**Work required**
In the records below, find each line with "wdata" and copy it.

**Entries shown**
※ ※ ※
## src/rtl/rdpf_pkg.sv

```systemverilog
package rdpf_pkg;
  typedef enum logic [1:0] {
    RD_SINGLE = 2'b00,
    RD_LINE   = 2'b01,
    RD_MULTI  = 2'b10,
    RD_RSVD   = 2'b11
  } rd_cmd_e;
endpackage

```

## src/rtl/rdpf_fifo.sv

```systemverilog
module rdpf_fifo #(
  parameter  int DW    = 32,
  parameter  int DEPTH = 8,
  localparam int PW    = $clog2(DEPTH),
  localparam int FW    = $clog2(DEPTH + 1)
) (
  input  logic          clk,
  input  logic          rst_n,
  input  logic          push,
  input  logic [DW-1:0] wdata,
  input  logic          pop,
  input  logic          flush,
  output logic [DW-1:0] rdata,
  output logic [FW-1:0] count
);
  logic [DW-1:0] mem_q [DEPTH];
  logic [PW-1:0] wp_q, wp_n, rp_q, rp_n;
  logic [FW-1:0] cnt_q, cnt_n;
  logic          wr_en;

  // next state: flush wins over push and pop
  always_comb begin
    wr_en = push && !flush;
    wp_n  = wp_q;
    rp_n  = rp_q;
    cnt_n = cnt_q;
    if (flush) begin
      wp_n  = '0;
      rp_n  = '0;
      cnt_n = '0;
    end else begin
      if (push) wp_n = wp_q + PW'(1);
      if (pop)  rp_n = rp_q + PW'(1);
      cnt_n = cnt_q + FW'(push) - FW'(pop);
    end
  end

  always_ff @(posedge clk or negedge rst_n) begin
    if (!rst_n) begin
      wp_q  <= '0;
      rp_q  <= '0;
      cnt_q <= '0;
    end else begin
      wp_q  <= wp_n;
      rp_q  <= rp_n;
      cnt_q <= cnt_n;
    end
  end

  // storage carries no reset; occupancy guards every read
  always_ff @(posedge clk) begin
    if (wr_en) mem_q[wp_q] <= wdata;
  end

  assign rdata = mem_q[rp_q];
  assign count = cnt_q;

  // the issue credit upstream must never let a push meet a full buffer
  a_r6_no_overflow: assert property (@(posedge clk) disable iff (!rst_n)
    wr_en |-> (cnt_q < FW'(DEPTH)));
  // a flush leaves nothing behind
  a_r8_flush_empty: assert property (@(posedge clk) disable iff (!rst_n)
    flush |=> (cnt_q == '0));
endmodule

```

## src/rtl/rdpf_fetch_ctl.sv

```systemverilog
module rdpf_fetch_ctl import rdpf_pkg::*; #(
  parameter  int AW                = 30,
  parameter  int DEPTH             = 8,
  parameter  int MAX_LINE_LOG2     = 4,
  parameter  int MULTI_EXTRA_LINES = 1,
  localparam int LW = $clog2(MAX_LINE_LOG2 + 1),
  localparam int CW = MAX_LINE_LOG2 + 1,
  localparam int FW = $clog2(DEPTH + 1),
  localparam int OW = $clog2(2 * DEPTH + 1),
  localparam int SW = OW + 1
) (
  input  logic          clk,
  input  logic          rst_n,
  input  logic          req_valid,
  input  logic [1:0]    req_cmd,
  input  logic [AW-1:0] req_addr,
  input  logic [3:0]    req_be,
  input  logic          txn_end,
  input  logic [LW-1:0] cfg_line_log2,
  input  logic [FW-1:0] fifo_count,
  input  logic          ds_req_ready,
  input  logic          ds_rsp_valid,
  output logic          ds_req_valid,
  output logic [AW-1:0] ds_req_addr,
  output logic [3:0]    ds_req_be,
  output logic          rsp_push,
  output logic          txn_active,
  output logic          issue_done
);
  logic          act_q, act_n, unb_q, unb_n, single_q, single_n;
  logic [AW-1:0] addr_q, addr_n;
  logic [CW-1:0] left_q, left_n;
  logic [FW-1:0] lim_q, lim_n;
  logic [3:0]    be_q, be_n;
  logic [OW-1:0] total_q, total_n, drop_q, drop_n, live_out;
  logic [SW-1:0] occ;
  logic [LW-1:0] line_log2_eff;
  logic [CW-1:0] line_dw, offs, line_rem;
  logic [31:0]   win_w;
  logic          can_issue, fire, end_hit, start, rsp_drop;

  // request decode: line geometry and lookahead window
  always_comb begin
    line_log2_eff = (cfg_line_log2 > LW'(MAX_LINE_LOG2)) ? LW'(MAX_LINE_LOG2) : cfg_line_log2;
    line_dw  = CW'(1) << line_log2_eff;
    offs     = req_addr[CW-1:0] & (line_dw - CW'(1));
    line_rem = line_dw - offs;
    win_w    = 32'(line_dw) * 32'(MULTI_EXTRA_LINES + 1);
  end

  // issue credit and response accounting
  always_comb begin
    live_out  = total_q - drop_q;
    occ       = SW'(live_out) + SW'(fifo_count);
    can_issue = act_q && (unb_q || (left_q != '0)) && (occ < SW'(lim_q))
                && (total_q < OW'(2 * DEPTH));
    fire      = can_issue && ds_req_ready;
    end_hit   = txn_end && act_q;
    start     = req_valid && !act_q && (req_cmd != RD_RSVD);
    rsp_drop  = ds_rsp_valid && (drop_q != '0);
    rsp_push  = ds_rsp_valid && !rsp_drop && !end_hit;
    total_n   = total_q + OW'(fire) - OW'(ds_rsp_valid);
    drop_n    = end_hit ? total_n : (drop_q - OW'(rsp_drop));
  end

  // transaction state
  always_comb begin
    act_n    = act_q;
    unb_n    = unb_q;
    single_n = single_q;
    addr_n   = addr_q;
    left_n   = left_q;
    lim_n    = lim_q;
    be_n     = be_q;
    if (start) begin
      act_n    = 1'b1;
      unb_n    = (req_cmd == RD_MULTI);
      single_n = (req_cmd == RD_SINGLE);
      addr_n   = req_addr;
      left_n   = (req_cmd == RD_SINGLE) ? CW'(1) : line_rem;
      be_n     = (req_cmd == RD_SINGLE) ? req_be : 4'hF;
      lim_n    = ((req_cmd == RD_MULTI) && (win_w < 32'(DEPTH))) ? FW'(win_w) : FW'(DEPTH);
    end else begin
      if (fire) addr_n = addr_q + AW'(1);
      if (fire && !unb_q) left_n = left_q - CW'(1);
      if (end_hit) act_n = 1'b0;
    end
  end

  always_ff @(posedge clk or negedge rst_n) begin
    if (!rst_n) begin
      act_q    <= 1'b0;
      unb_q    <= 1'b0;
      single_q <= 1'b0;
      addr_q   <= '0;
      left_q   <= '0;
      lim_q    <= '0;
      be_q     <= '0;
      total_q  <= '0;
      drop_q   <= '0;
    end else begin
      act_q    <= act_n;
      unb_q    <= unb_n;
      single_q <= single_n;
      addr_q   <= addr_n;
      left_q   <= left_n;
      lim_q    <= lim_n;
      be_q     <= be_n;
      total_q  <= total_n;
      drop_q   <= drop_n;
    end
  end

  assign ds_req_valid = can_issue;
  assign ds_req_addr  = addr_q;
  assign ds_req_be    = be_q;
  assign txn_active   = act_q;
  assign issue_done   = !unb_q && (left_q == '0) && (live_out == '0);

  // buffered plus in-flight live data stays within the buffer
  a_r6_occ_bound: assert property (@(posedge clk) disable iff (!rst_n)
    occ <= SW'(DEPTH));
  // a single read issues once and then goes quiet
  a_r2_single_once: assert property (@(posedge clk) disable iff (!rst_n)
    (fire && single_q) |=> !ds_req_valid);
  // a pending request holds its address until taken or the transaction ends
  a_r4_req_hold: assert property (@(posedge clk) disable iff (!rst_n)
    (ds_req_valid && !ds_req_ready && !end_hit) |=> (ds_req_valid && $stable(ds_req_addr)));
  // responses owed to ended transactions are a subset of all in flight
  a_r9_drop_bound: assert property (@(posedge clk) disable iff (!rst_n)
    drop_q <= total_q);
endmodule

```

## src/rtl/rdpf_bridge.sv

```systemverilog
module rdpf_bridge import rdpf_pkg::*; #(
  parameter  int AW                = 30,
  parameter  int DATA_W            = 32,
  parameter  int DEPTH             = 8,
  parameter  int MAX_LINE_LOG2     = 4,
  parameter  int MULTI_EXTRA_LINES = 1,
  localparam int LW = $clog2(MAX_LINE_LOG2 + 1),
  localparam int FW = $clog2(DEPTH + 1)
) (
  input  logic              clk,
  input  logic              rst_n,
  input  logic              req_valid,
  input  logic [1:0]        req_cmd,
  input  logic [AW-1:0]     req_addr,
  input  logic [3:0]        req_be,
  input  logic              rd_strobe,
  input  logic              txn_end,
  input  logic [LW-1:0]     cfg_line_log2,
  output logic              m_valid,
  output logic [DATA_W-1:0] m_data,
  output logic [3:0]        m_be,
  output logic              m_last,
  output logic              ds_req_valid,
  input  logic              ds_req_ready,
  output logic [AW-1:0]     ds_req_addr,
  output logic [3:0]        ds_req_be,
  input  logic              ds_rsp_valid,
  input  logic [DATA_W-1:0] ds_rsp_data
);
  logic [FW-1:0] fifo_count;
  logic [3:0]    be_w;
  logic          rsp_push, txn_active, issue_done, pop, flush;

  rdpf_fetch_ctl #(
    .AW(AW), .DEPTH(DEPTH), .MAX_LINE_LOG2(MAX_LINE_LOG2),
    .MULTI_EXTRA_LINES(MULTI_EXTRA_LINES)
  ) u_ctl (
    .clk(clk), .rst_n(rst_n), .req_valid(req_valid), .req_cmd(req_cmd),
    .req_addr(req_addr), .req_be(req_be), .txn_end(txn_end),
    .cfg_line_log2(cfg_line_log2), .fifo_count(fifo_count),
    .ds_req_ready(ds_req_ready), .ds_rsp_valid(ds_rsp_valid),
    .ds_req_valid(ds_req_valid), .ds_req_addr(ds_req_addr), .ds_req_be(be_w),
    .rsp_push(rsp_push), .txn_active(txn_active), .issue_done(issue_done)
  );

  assign flush = txn_end && txn_active;
  assign pop   = rd_strobe && m_valid;

  rdpf_fifo #(.DW(DATA_W), .DEPTH(DEPTH)) u_buf (
    .clk(clk), .rst_n(rst_n), .push(rsp_push), .wdata(ds_rsp_data),
    .pop(pop), .flush(flush), .rdata(m_data), .count(fifo_count)
  );

  assign m_valid   = (fifo_count != '0);
  assign m_be      = be_w;
  assign ds_req_be = be_w;
  assign m_last    = m_valid && issue_done && (fifo_count == FW'(1));

  // nothing of an ended transaction is visible afterwards
  a_r8_no_data_after_end: assert property (@(posedge clk) disable iff (!rst_n)
    (txn_end && txn_active) |=> !m_valid);
endmodule

```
※ ※ ※
**Response to this exercise**
  input  logic [DW-1:0] wdata,
    if (wr_en) mem_q[wp_q] <= wdata;
    .clk(clk), .rst_n(rst_n), .push(rsp_push), .wdata(ds_rsp_data),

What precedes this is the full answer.